Physiological mechanism-based analysis of dose-dependent gastrointestinal absorption of L-carnitine in rats.

We evaluated the dose-dependent (saturable) gastrointestinal absorption of L-carnitine, a lipid-lowering agent, in rats by a physiological mechanism-based approach to clarify its absorption characteristics and to examine the in vitro (in situ)-in vivo correlation in intestinal transport. The intestinal absorption rate constant (ka), which was estimated by the analysis of gastrointestinal disposition, decreased markedly from 0.1061 to 0.0042 min(-1) when the dose was increased from 0.05 micromol rat(-1) (low dose) to 100 micromol rat(-1) (high dose). The dose-dependence in ka was attributable to the saturability of intestinal transport that, in the perfused intestine, was similar to the saturability in ka. At the high dose, the apparent absorption rate constant (k'a) of 0.0021 min(-1), which was estimated by the analysis of plasma concentrations after oral administration, was an order of magnitude smaller than the gastric emptying rate constant (kg) of 0.059 min(-1) and comparable with the ka of 0.0042 min(-1), suggesting that the gastrointestinal absorption of L-carnitine is absorption-limited in the intestine. At the low dose, where intestinal L-carnitine absorption was far more efficient, the k'a of 0.0172 min(-1) was smaller than the ka of 0.1061 min(-1) and closer to the kg of 0.072 min(-1), suggesting that apparent absorption was retarded by gastric emptying which is less efficient than intestinal absorption.
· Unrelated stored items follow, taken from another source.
File: src/rtl/fib_pkg.sv
// Shared constants and state encoding for the Fibonacci n-th term engine.
package fib_pkg;
    localparam int FIB_W_DEF  = 8;
    localparam int FIB_NW_DEF = 8;

    typedef enum logic [1:0] {
        ST_IDLE = 2'd0,
        ST_RUN  = 2'd1,
        ST_DONE = 2'd2
    } fib_state_t;
endpackage

File: src/rtl/fib_add_sat.sv
// W-bit adder with carry out; sums saturate to all-ones when FIBGEN_SAT_EN is defined,
// otherwise they wrap modulo 2^W.
module fib_add_sat #(
    parameter int W = 8
) (
    input  logic [W-1:0] i_a,
    input  logic [W-1:0] i_b,
    output logic [W-1:0] o_sum,
    output logic         o_carry
);
    logic [W:0] w_full;

    assign w_full  = {1'b0, i_a} + {1'b0, i_b};
    assign o_carry = w_full[W];

`ifdef FIBGEN_SAT_EN
    assign o_sum = w_full[W] ? {W{1'b1}} : w_full[W-1:0];
`else
    assign o_sum = w_full[W-1:0];
`endif
endmodule

File: src/rtl/fib_nth_engine.sv
// Iterative F(n) engine from arbitrary seeds F(0), F(1); one term per cycle.
// Saturating sums are selected with the FIBGEN_SAT_EN macro (see fib_add_sat).
module fib_nth_engine
    import fib_pkg::*;
#(
    parameter int W  = FIB_W_DEF,
    parameter int NW = FIB_NW_DEF
) (
    input  logic          clk,
    input  logic          reset,
    input  logic          start,
    input  logic [NW-1:0] n,
    input  logic [W-1:0]  seed0,
    input  logic [W-1:0]  seed1,
    output logic          busy,
    output logic          done,
    output logic [W-1:0]  result,
    output logic          overflow
);
    fib_state_t    r_state, w_state_nxt;
    logic [W-1:0]  r_prev, r_cur, r_result, w_sum;
    logic [NW-1:0] r_cnt;
    logic          r_done, r_ovf;
    logic          w_carry, w_accept, w_step, w_finish;

    fib_add_sat #(.W(W)) u_add (
        .i_a     (r_prev),
        .i_b     (r_cur),
        .o_sum   (w_sum),
        .o_carry (w_carry)
    );

    always_ff @(posedge clk or posedge reset) begin
        if (reset) r_state <= ST_IDLE;
        else       r_state <= w_state_nxt;
    end

    always_comb begin
        w_state_nxt = r_state;
        w_accept    = 1'b0;
        w_step      = 1'b0;
        w_finish    = 1'b0;
        case (r_state)
            ST_IDLE: begin
                if (start) begin
                    w_accept    = 1'b1;
                    w_state_nxt = ST_RUN;
                end
            end
            ST_RUN: begin
                if (r_cnt == '0) begin
                    w_finish    = 1'b1;
                    w_state_nxt = ST_DONE;
                end else begin
                    w_step = 1'b1;
                end
            end
            ST_DONE: w_state_nxt = ST_IDLE;
            default: w_state_nxt = ST_IDLE;
        endcase
    end

    always_ff @(posedge clk or posedge reset) begin
        if (reset) begin
            r_prev   <= '0;
            r_cur    <= '0;
            r_cnt    <= '0;
            r_result <= '0;
            r_done   <= 1'b0;
            r_ovf    <= 1'b0;
        end else begin
            r_done <= w_finish;
            if (w_accept) begin
                r_prev <= seed0;
                r_cur  <= seed1;
                r_cnt  <= n;
                r_ovf  <= 1'b0;
            end else if (w_step) begin
                r_prev <= r_cur;
                r_cur  <= w_sum;
                r_cnt  <= r_cnt - 1'b1;
                // The last step computes F(n+1), which is never reported, so its carry is ignored.
                if (w_carry && (r_cnt != NW'(1))) r_ovf <= 1'b1;
            end
            if (w_finish) r_result <= r_prev;
        end
    end

    assign busy     = (r_state != ST_IDLE);
    assign done     = r_done;
    assign result   = r_result;
    assign overflow = r_ovf;
endmodule
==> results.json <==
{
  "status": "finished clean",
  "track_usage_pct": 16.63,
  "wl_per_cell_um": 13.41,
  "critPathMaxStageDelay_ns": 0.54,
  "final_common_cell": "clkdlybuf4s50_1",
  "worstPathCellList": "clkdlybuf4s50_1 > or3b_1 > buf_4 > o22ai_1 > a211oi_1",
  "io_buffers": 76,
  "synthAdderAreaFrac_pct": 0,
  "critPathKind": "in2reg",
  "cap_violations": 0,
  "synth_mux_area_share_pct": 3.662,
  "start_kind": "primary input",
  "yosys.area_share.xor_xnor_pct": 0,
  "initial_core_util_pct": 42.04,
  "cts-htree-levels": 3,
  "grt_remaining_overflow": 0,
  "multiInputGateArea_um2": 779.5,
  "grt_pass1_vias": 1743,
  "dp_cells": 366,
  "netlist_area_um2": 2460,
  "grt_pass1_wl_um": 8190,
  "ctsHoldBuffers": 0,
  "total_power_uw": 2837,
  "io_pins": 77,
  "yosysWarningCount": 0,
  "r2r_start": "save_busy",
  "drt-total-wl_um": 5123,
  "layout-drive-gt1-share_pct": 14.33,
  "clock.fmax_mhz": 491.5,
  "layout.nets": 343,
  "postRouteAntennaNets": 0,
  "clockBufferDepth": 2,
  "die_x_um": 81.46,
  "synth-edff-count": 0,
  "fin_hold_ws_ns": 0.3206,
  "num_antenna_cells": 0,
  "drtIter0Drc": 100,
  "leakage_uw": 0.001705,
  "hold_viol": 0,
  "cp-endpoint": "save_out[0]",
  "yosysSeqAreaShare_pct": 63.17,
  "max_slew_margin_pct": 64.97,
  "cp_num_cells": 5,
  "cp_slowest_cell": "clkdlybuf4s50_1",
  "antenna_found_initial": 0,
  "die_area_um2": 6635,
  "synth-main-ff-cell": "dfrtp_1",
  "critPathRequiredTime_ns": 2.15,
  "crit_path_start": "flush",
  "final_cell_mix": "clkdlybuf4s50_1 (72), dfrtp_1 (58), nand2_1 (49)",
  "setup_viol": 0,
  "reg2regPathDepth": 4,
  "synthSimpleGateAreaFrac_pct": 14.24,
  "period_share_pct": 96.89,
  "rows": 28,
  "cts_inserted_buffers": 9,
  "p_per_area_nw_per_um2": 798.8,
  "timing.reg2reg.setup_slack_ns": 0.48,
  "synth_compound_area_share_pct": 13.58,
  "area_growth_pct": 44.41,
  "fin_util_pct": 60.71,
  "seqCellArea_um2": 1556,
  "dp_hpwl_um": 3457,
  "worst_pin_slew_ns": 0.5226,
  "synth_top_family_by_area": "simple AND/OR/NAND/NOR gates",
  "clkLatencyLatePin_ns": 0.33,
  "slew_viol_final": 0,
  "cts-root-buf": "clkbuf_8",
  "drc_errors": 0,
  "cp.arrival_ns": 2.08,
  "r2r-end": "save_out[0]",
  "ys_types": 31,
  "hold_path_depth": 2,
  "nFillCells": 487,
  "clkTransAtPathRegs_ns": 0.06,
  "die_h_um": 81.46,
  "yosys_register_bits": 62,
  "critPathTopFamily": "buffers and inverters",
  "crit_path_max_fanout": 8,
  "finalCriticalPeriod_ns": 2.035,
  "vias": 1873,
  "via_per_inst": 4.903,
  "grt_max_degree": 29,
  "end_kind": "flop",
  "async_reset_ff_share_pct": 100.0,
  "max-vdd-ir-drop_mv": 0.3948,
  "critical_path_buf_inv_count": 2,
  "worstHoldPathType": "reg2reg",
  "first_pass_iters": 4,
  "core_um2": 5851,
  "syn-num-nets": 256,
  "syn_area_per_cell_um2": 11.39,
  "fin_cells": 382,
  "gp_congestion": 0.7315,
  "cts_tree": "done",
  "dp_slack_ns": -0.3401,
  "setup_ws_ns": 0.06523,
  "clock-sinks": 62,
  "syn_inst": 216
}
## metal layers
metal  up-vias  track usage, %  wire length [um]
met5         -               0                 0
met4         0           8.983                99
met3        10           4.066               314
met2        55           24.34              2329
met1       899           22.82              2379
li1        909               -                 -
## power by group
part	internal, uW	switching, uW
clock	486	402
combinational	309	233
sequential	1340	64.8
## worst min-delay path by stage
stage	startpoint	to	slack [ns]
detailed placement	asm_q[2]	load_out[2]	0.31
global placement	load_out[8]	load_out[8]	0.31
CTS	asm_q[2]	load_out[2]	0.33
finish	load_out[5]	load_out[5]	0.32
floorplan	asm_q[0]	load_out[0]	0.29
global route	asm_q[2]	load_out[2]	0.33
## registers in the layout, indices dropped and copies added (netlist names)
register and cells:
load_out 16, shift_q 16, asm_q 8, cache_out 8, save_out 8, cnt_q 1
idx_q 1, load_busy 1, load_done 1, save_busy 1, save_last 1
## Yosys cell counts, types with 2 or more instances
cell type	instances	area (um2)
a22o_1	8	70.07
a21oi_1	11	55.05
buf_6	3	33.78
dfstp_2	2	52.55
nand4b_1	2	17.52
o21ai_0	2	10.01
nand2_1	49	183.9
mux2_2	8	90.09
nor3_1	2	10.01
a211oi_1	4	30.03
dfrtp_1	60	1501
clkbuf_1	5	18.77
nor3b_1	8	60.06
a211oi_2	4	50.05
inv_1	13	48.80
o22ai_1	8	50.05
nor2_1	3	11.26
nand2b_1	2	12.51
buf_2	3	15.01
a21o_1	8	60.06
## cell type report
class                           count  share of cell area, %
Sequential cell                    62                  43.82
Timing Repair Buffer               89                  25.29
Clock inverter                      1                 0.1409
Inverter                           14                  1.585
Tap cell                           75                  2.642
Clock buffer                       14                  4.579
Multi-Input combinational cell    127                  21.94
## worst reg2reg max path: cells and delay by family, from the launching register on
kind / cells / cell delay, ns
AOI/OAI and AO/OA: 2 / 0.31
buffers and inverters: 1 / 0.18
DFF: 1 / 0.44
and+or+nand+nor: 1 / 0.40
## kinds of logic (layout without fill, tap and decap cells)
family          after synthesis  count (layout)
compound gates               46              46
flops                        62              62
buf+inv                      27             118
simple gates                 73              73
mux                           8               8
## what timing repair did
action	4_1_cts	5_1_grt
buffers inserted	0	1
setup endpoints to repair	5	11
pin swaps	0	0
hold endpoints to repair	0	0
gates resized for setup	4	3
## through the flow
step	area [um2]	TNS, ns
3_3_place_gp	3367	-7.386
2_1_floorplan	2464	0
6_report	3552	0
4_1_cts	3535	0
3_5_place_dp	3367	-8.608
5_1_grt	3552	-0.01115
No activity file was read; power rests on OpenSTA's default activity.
## config.mk

```make
export PLATFORM = sky130hd
export DESIGN_NAME = regfile_rd_mux_flat
export DESIGN_NICKNAME = d
export VERILOG_FILES = /design/src/rtl/regfile_rd_mux_if.sv /design/src/rtl/regfile_rd_mux.sv /design/src/flat_wrapper.sv
export SDC_FILE = /design/constraint.sdc
export NUM_CORES = 1
export LEC_CHECK = 0
export CAP_MARGIN = 0
export CELL_PAD_IN_SITES_DETAIL_PLACEMENT = 1
export CELL_PAD_IN_SITES_GLOBAL_PLACEMENT = 1
export CORE_MARGIN = 10
export CORE_UTILIZATION = 45
export CTS_BUF_LIST = sky130_fd_sc_hd__clkbuf_8
export DETAILED_ROUTE_END_ITERATION = 8
export GPL_TIMING_DRIVEN = 0
export PLACE_DENSITY_LB_ADDON = 0.1
export REMOVE_ABC_BUFFERS = 1
export SYNTH_ARGS = -nofsm -noshare
export SYNTH_HDL_FRONTEND = slang
export SYNTH_SLANG_ARGS = --single-unit
```

## constraint.sdc

```tcl
create_clock -name clk -period 3.7 [get_ports clk]
set_input_delay 0.74 -clock clk [delete_from_list [all_inputs] [get_ports clk]]
set_output_delay 0.74 -clock clk [all_outputs]
set_load 0.02 [all_outputs]
```

## src/rtl/regfile_rd_mux_if.sv

```systemverilog
// Register-file access bundle: one write port plus NREAD packed read ports.
// The master drives the write and read requests. The slave is the register
// file, which returns the registered read data, the valid flags and werr.
interface regfile_rd_mux_if #(
  parameter int WIDTH = 16,
  parameter int DEPTH = 16,
  parameter int NREAD = 2
);
  localparam int ADDR_W = (DEPTH > 1) ? $clog2(DEPTH) : 1;

  logic                    we;
  logic [ADDR_W-1:0]       waddr;
  logic [WIDTH-1:0]        wdata;
  logic [NREAD-1:0]        re;
  logic [NREAD*ADDR_W-1:0] raddr;
  logic [NREAD*WIDTH-1:0]  rdata;
  logic [NREAD-1:0]        rvalid;
  logic                    werr;

  modport master (
    output we, waddr, wdata, re, raddr,
    input  rdata, rvalid, werr
  );

  modport slave (
    input  we, waddr, wdata, re, raddr,
    output rdata, rvalid, werr
  );
endinterface

```

## src/rtl/regfile_rd_mux.sv

```systemverilog
// Parametrised register file: DEPTH words of WIDTH bits, one synchronous write
// port and NREAD independent read ports. Each read port is registered, with a
// one-cycle latency, and has write-through bypass. Optionally, word 0 is
// hard-wired to zero. All outputs come directly from flops.
module regfile_rd_mux #(
  parameter int WIDTH   = 16,
  parameter int DEPTH   = 16,
  parameter int NREAD   = 2,
  parameter int ZERO_R0 = 0
) (
  input  logic              clk,
  input  logic              reset,
  regfile_rd_mux_if.slave   bus
);
  localparam int ADDR_W = (DEPTH > 1) ? $clog2(DEPTH) : 1;

  logic [WIDTH-1:0] mem [DEPTH];
  logic             wr_hit;
  logic             wr_ok;
  logic             wr_bad;
  logic             werr_p1;

  // An address is usable only if it lands inside the DEPTH words actually stored.
  function automatic logic in_range(input logic [ADDR_W-1:0] a);
    return int'(a) < DEPTH;
  endfunction

  // Word 0 counts as pinned only when the zero-register option is enabled.
  function automatic logic is_pinned(input logic [ADDR_W-1:0] a);
    return (ZERO_R0 != 0) && (a == '0);
  endfunction

  // Classify the write request: it either commits, is discarded on a pinned
  // word, or is an error.
  always_comb begin
    wr_hit = bus.we && in_range(bus.waddr);
    wr_ok  = wr_hit && !is_pinned(bus.waddr);
    wr_bad = bus.we && !in_range(bus.waddr);
  end

  // Storage update; reset clears every word.
  always_ff @(posedge clk) begin
    if (reset) begin
      for (int j = 0; j < DEPTH; j++) mem[j] <= '0;
    end else if (wr_ok) begin
      mem[bus.waddr] <= bus.wdata;
    end
  end

  // werr is a single-cycle pulse that follows an out-of-range write.
  always_ff @(posedge clk) begin
    if (reset) werr_p1 <= 1'b0;
    else       werr_p1 <= wr_bad;
  end

  assign bus.werr = werr_p1;

  for (genvar i = 0; i < NREAD; i++) begin : g_rd
    logic [ADDR_W-1:0] ra;
    logic [WIDTH-1:0]  word;
    logic [WIDTH-1:0]  rdata_p1;
    logic              vld_p1;

    assign ra = bus.raddr[i*ADDR_W +: ADDR_W];

    // Select the word for this port. A committing write to the same address
    // takes precedence over storage. Out-of-range and pinned addresses read
    // as zero.
    always_comb begin
      word = '0;
      if (wr_ok && (ra == bus.waddr))
        word = bus.wdata;
      else if (in_range(ra) && !is_pinned(ra))
        word = mem[ra];
    end

    // ---- stage p1: registered read output; data holds while idle ----
    always_ff @(posedge clk) begin
      if (reset) begin
        rdata_p1 <= '0;
        vld_p1   <= 1'b0;
      end else begin
        vld_p1 <= bus.re[i];
        if (bus.re[i]) rdata_p1 <= word;
      end
    end

    assign bus.rdata[i*WIDTH +: WIDTH] = rdata_p1;
    assign bus.rvalid[i]               = vld_p1;
  end
endmodule

```

## src/flat_wrapper.sv

```systemverilog
// flat-port wrapper written by rule: the top's interface ports become plain ports
module regfile_rd_mux_flat 
#(
  parameter int WIDTH   = 16,
  parameter int DEPTH   = 16,
  parameter int NREAD   = 2,
  parameter int ZERO_R0 = 0
)
  (clk, reset, bus_we, bus_waddr, bus_wdata, bus_re, bus_raddr, bus_rdata, bus_rvalid, bus_werr);
  regfile_rd_mux_if #(.WIDTH(WIDTH), .DEPTH(DEPTH), .NREAD(NREAD)) bus_i ();
  input  logic clk;
  input  logic reset;
  input wire logic [$bits(bus_i.we)-1:0] bus_we;
  input wire logic [$bits(bus_i.waddr)-1:0] bus_waddr;
  input wire logic [$bits(bus_i.wdata)-1:0] bus_wdata;
  input wire logic [$bits(bus_i.re)-1:0] bus_re;
  input wire logic [$bits(bus_i.raddr)-1:0] bus_raddr;
  output wire logic [$bits(bus_i.rdata)-1:0] bus_rdata;
  output wire logic [$bits(bus_i.rvalid)-1:0] bus_rvalid;
  output wire logic [$bits(bus_i.werr)-1:0] bus_werr;
  assign bus_i.we = bus_we;
  assign bus_i.waddr = bus_waddr;
  assign bus_i.wdata = bus_wdata;
  assign bus_i.re = bus_re;
  assign bus_i.raddr = bus_raddr;
  assign bus_rdata = bus_i.rdata;
  assign bus_rvalid = bus_i.rvalid;
  assign bus_werr = bus_i.werr;
  regfile_rd_mux #(.WIDTH(WIDTH), .DEPTH(DEPTH), .NREAD(NREAD), .ZERO_R0(ZERO_R0)) u_core (.clk(clk), .reset(reset), .bus(bus_i));
endmodule
```

Yosys cells after proc, flatten, opt, wreduce, memory -nomap -nowiden

Memories as Yosys holds them, arrays and structs flattened. A register that Yosys moved wholly into a read port is not among the register bits.
Cells that the tools add are included.

Output and inout port bits: 35
Input port bits: 33
Register bits: 2
Word-level logic and storage cells: 12
Memories: 1
Memory bits (writable): 256

Memories:

| name       | depth | bits a word | rd ports | clocked after Yosys merged registers in | wr ports | line                 | RTL |
|---|---|---|---|---|---|---|---|
| u_core.mem | 16    | 16          | 2        | 2                                       | 16       | regfile_rd_mux.sv:17 | `logic [WIDTH-1:0] mem [DEPTH];` |

Muxes and demuxes: 8
Reductions and logical operators: 1

Operator list:

| cell              | number |
|---|---|
| $mux W16          | 1 |
| $reduce_or A16 Y1 | 1 |
| $mux W1           | 6 |
| $mux W4           | 1 |

Logic depth before layout (Yosys ltp)

Gate-level depths: netlist of the first run.

Depth after elaboration: 5
Gate-level depth with buffers: 7
Gate-level depth less buffers: 4

Worst setup path before layout of the first run

Ideal clock, no wire load.

Path type: input -> register
Start: input reset
End: memory u_core.mem[4][0], enable pin
Buffers on the path: 1
Required time: 3.366 ns
Stages on the path: 5
Arrival time: 1.988 ns
Path slack: 1.379 ns
Library setup time: 0.334 ns
Cells stage by stage: clkbuf_1 -> nand2b_1 -> or3_4 -> nor2_1 -> or2_2

RTL lines:

| what            | line                 | RTL |
|---|---|---|
| start, declared | flat_wrapper.sv:12   | `input logic reset;` |
| end, declared   | regfile_rd_mux.sv:17 |  |

==> results of run 1 <==
==> per-layer routing <==
layer | part of all wire | up-vias | wire length (um)
met4 | 0.039 | 0 | 1860
met3 | 0.057 | 89 | 2710
met5 | 0 | - | 0
met1 | 0.42 | 5102 | 19800
li1 | - | 4190 | -
met2 | 0.49 | 350 | 23000
==> flip-flops by register name, indices dropped and copies added (netlist names) <==
signal / count
u_core.g_rd.vld_p1: 2
u_core.g_rd.rdata_p1: 32
u_core.mem: 256
==> per-stage QoR <==
stage                     hold slack [ns]  setup TNS, ns  instance area, sq um  instances
final                               0.494              0                 17300       1595
after global routing                0.524              0                 17300       1595
after floorplan                     0.549              0                 14800        972
after global placement              0.479        -885.41                 16100       1486
after detailed placement            0.487         -33.65                 16300       1495
after CTS                           0.500              0                 17300       1594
This shift in the rate-determining process with an increase in dose explains the less marked dose dependence in k'a compared with ka. The bioavailability decreased from 100 to 42% with an increase in dose. This could be accounted for quantitatively by a reduction in the fraction absorbed (F(a,oral)) due to a reduction in ka, assuming first-order absorption during the transit time of T(si) through the small intestine (F(a,oral) = 1 - exp(-ka x T(si))). Thus, using L-carnitine as a model, this study has successfully demonstrated that the saturability in gastrointestinal absorption can be correlated with the intestinal transport in a quantitative and mechanism-based manner. This should be of help not only for developing more efficient oral L-carnitine delivery strategies, taking advantage of in vitro (in situ) information about the intestinal transport mechanism, but also for establishing a more generally applicable in vitro (in situ)-in vivo correlation in gastrointestinal absorption.